State how many lines of the records below contain the word "global", giving the number and nothing else.

+++ Stored data +++

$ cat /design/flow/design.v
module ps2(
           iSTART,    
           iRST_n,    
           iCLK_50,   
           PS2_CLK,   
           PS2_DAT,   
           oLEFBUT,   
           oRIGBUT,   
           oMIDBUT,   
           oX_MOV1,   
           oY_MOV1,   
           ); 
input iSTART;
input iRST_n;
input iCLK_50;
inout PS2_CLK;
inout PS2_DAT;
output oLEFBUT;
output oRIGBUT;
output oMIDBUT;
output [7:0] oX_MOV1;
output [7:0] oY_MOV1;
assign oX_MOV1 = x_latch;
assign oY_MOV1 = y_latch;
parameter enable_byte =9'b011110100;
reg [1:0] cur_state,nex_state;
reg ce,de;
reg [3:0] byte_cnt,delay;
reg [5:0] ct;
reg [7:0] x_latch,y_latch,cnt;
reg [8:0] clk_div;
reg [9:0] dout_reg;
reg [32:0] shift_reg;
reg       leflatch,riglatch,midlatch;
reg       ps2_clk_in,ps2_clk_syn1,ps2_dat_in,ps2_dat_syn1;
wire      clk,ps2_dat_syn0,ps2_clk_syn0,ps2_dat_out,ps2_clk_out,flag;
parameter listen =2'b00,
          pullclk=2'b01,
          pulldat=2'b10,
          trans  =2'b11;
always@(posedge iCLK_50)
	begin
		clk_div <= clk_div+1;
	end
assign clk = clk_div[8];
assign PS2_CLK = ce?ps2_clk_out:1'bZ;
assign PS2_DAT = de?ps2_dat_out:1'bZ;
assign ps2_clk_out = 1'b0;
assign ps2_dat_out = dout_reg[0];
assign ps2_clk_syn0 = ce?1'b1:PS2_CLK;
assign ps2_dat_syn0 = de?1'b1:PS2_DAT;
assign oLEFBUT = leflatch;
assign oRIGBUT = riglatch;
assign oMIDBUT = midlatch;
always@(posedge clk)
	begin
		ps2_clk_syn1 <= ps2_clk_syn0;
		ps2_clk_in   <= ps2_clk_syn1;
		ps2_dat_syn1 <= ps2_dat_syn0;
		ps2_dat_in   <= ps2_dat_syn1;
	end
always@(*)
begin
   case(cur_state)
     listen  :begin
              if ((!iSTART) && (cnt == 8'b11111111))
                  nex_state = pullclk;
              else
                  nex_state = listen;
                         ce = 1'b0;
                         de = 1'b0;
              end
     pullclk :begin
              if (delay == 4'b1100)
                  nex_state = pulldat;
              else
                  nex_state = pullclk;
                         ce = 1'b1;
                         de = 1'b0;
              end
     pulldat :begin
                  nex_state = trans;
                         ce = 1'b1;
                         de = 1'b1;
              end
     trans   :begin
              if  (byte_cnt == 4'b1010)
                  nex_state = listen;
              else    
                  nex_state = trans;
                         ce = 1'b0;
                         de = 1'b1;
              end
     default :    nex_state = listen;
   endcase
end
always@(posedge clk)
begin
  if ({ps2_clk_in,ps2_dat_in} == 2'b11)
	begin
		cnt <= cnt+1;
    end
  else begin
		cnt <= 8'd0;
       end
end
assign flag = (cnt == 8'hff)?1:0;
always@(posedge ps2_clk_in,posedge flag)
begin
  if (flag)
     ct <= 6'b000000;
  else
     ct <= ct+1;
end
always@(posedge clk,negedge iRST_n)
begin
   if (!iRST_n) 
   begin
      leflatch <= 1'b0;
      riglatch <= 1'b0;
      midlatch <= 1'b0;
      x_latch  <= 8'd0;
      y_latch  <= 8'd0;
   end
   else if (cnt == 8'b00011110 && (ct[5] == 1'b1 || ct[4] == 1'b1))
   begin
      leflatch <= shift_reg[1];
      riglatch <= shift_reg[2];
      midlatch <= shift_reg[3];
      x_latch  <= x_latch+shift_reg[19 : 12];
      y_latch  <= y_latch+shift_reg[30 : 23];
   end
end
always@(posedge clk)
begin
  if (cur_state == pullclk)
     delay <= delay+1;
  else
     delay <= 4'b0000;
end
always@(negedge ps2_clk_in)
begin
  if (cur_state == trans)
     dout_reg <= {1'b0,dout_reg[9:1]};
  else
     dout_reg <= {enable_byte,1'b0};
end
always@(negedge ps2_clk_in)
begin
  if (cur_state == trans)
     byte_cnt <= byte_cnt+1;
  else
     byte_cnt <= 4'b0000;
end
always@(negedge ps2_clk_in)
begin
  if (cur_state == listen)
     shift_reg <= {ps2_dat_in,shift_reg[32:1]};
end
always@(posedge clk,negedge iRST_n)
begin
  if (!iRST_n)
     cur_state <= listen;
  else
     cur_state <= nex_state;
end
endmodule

+++
+++ Stored data +++

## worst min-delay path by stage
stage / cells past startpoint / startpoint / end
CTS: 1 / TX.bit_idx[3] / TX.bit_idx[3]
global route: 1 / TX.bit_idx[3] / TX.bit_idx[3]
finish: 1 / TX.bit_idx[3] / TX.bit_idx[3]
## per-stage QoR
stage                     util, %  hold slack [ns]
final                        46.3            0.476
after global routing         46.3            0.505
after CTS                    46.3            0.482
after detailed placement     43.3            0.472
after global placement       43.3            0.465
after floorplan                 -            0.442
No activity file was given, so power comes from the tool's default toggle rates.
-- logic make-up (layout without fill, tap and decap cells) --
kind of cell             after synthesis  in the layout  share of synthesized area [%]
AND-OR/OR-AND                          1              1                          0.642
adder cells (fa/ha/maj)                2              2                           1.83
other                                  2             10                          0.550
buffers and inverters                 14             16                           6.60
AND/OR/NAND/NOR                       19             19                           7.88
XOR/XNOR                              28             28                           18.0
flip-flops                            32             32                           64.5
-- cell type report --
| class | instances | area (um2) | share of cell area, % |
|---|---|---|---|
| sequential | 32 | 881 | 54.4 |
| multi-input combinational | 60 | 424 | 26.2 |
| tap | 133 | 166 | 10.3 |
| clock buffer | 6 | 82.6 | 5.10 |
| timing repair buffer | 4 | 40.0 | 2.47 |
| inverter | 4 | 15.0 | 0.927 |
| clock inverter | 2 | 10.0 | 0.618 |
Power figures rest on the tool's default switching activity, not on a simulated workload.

+++
+++ Stored data +++

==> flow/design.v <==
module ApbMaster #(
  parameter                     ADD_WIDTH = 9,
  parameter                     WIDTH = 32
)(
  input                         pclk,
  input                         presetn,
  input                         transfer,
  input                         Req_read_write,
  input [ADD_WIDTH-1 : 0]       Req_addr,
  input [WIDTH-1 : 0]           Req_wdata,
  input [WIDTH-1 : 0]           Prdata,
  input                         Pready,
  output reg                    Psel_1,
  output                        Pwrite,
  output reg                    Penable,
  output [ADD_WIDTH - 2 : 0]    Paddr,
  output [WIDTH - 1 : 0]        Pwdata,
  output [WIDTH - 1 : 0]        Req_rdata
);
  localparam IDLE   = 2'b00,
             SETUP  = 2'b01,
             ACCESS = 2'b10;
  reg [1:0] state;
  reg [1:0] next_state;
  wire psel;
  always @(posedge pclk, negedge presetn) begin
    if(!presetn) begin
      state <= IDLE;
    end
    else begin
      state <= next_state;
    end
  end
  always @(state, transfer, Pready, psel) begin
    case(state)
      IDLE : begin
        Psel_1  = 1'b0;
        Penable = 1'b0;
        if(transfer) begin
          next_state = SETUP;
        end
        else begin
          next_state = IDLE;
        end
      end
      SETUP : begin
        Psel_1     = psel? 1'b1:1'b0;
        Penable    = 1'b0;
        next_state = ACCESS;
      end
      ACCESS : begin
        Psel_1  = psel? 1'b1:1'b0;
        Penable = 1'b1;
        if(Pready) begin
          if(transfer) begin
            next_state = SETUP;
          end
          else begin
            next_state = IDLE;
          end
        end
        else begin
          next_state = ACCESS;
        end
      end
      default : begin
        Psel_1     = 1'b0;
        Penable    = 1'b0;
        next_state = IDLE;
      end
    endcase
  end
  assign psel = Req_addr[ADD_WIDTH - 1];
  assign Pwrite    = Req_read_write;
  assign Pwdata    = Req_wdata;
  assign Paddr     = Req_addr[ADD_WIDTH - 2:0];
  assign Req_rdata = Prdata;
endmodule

+++

* [Solution]
3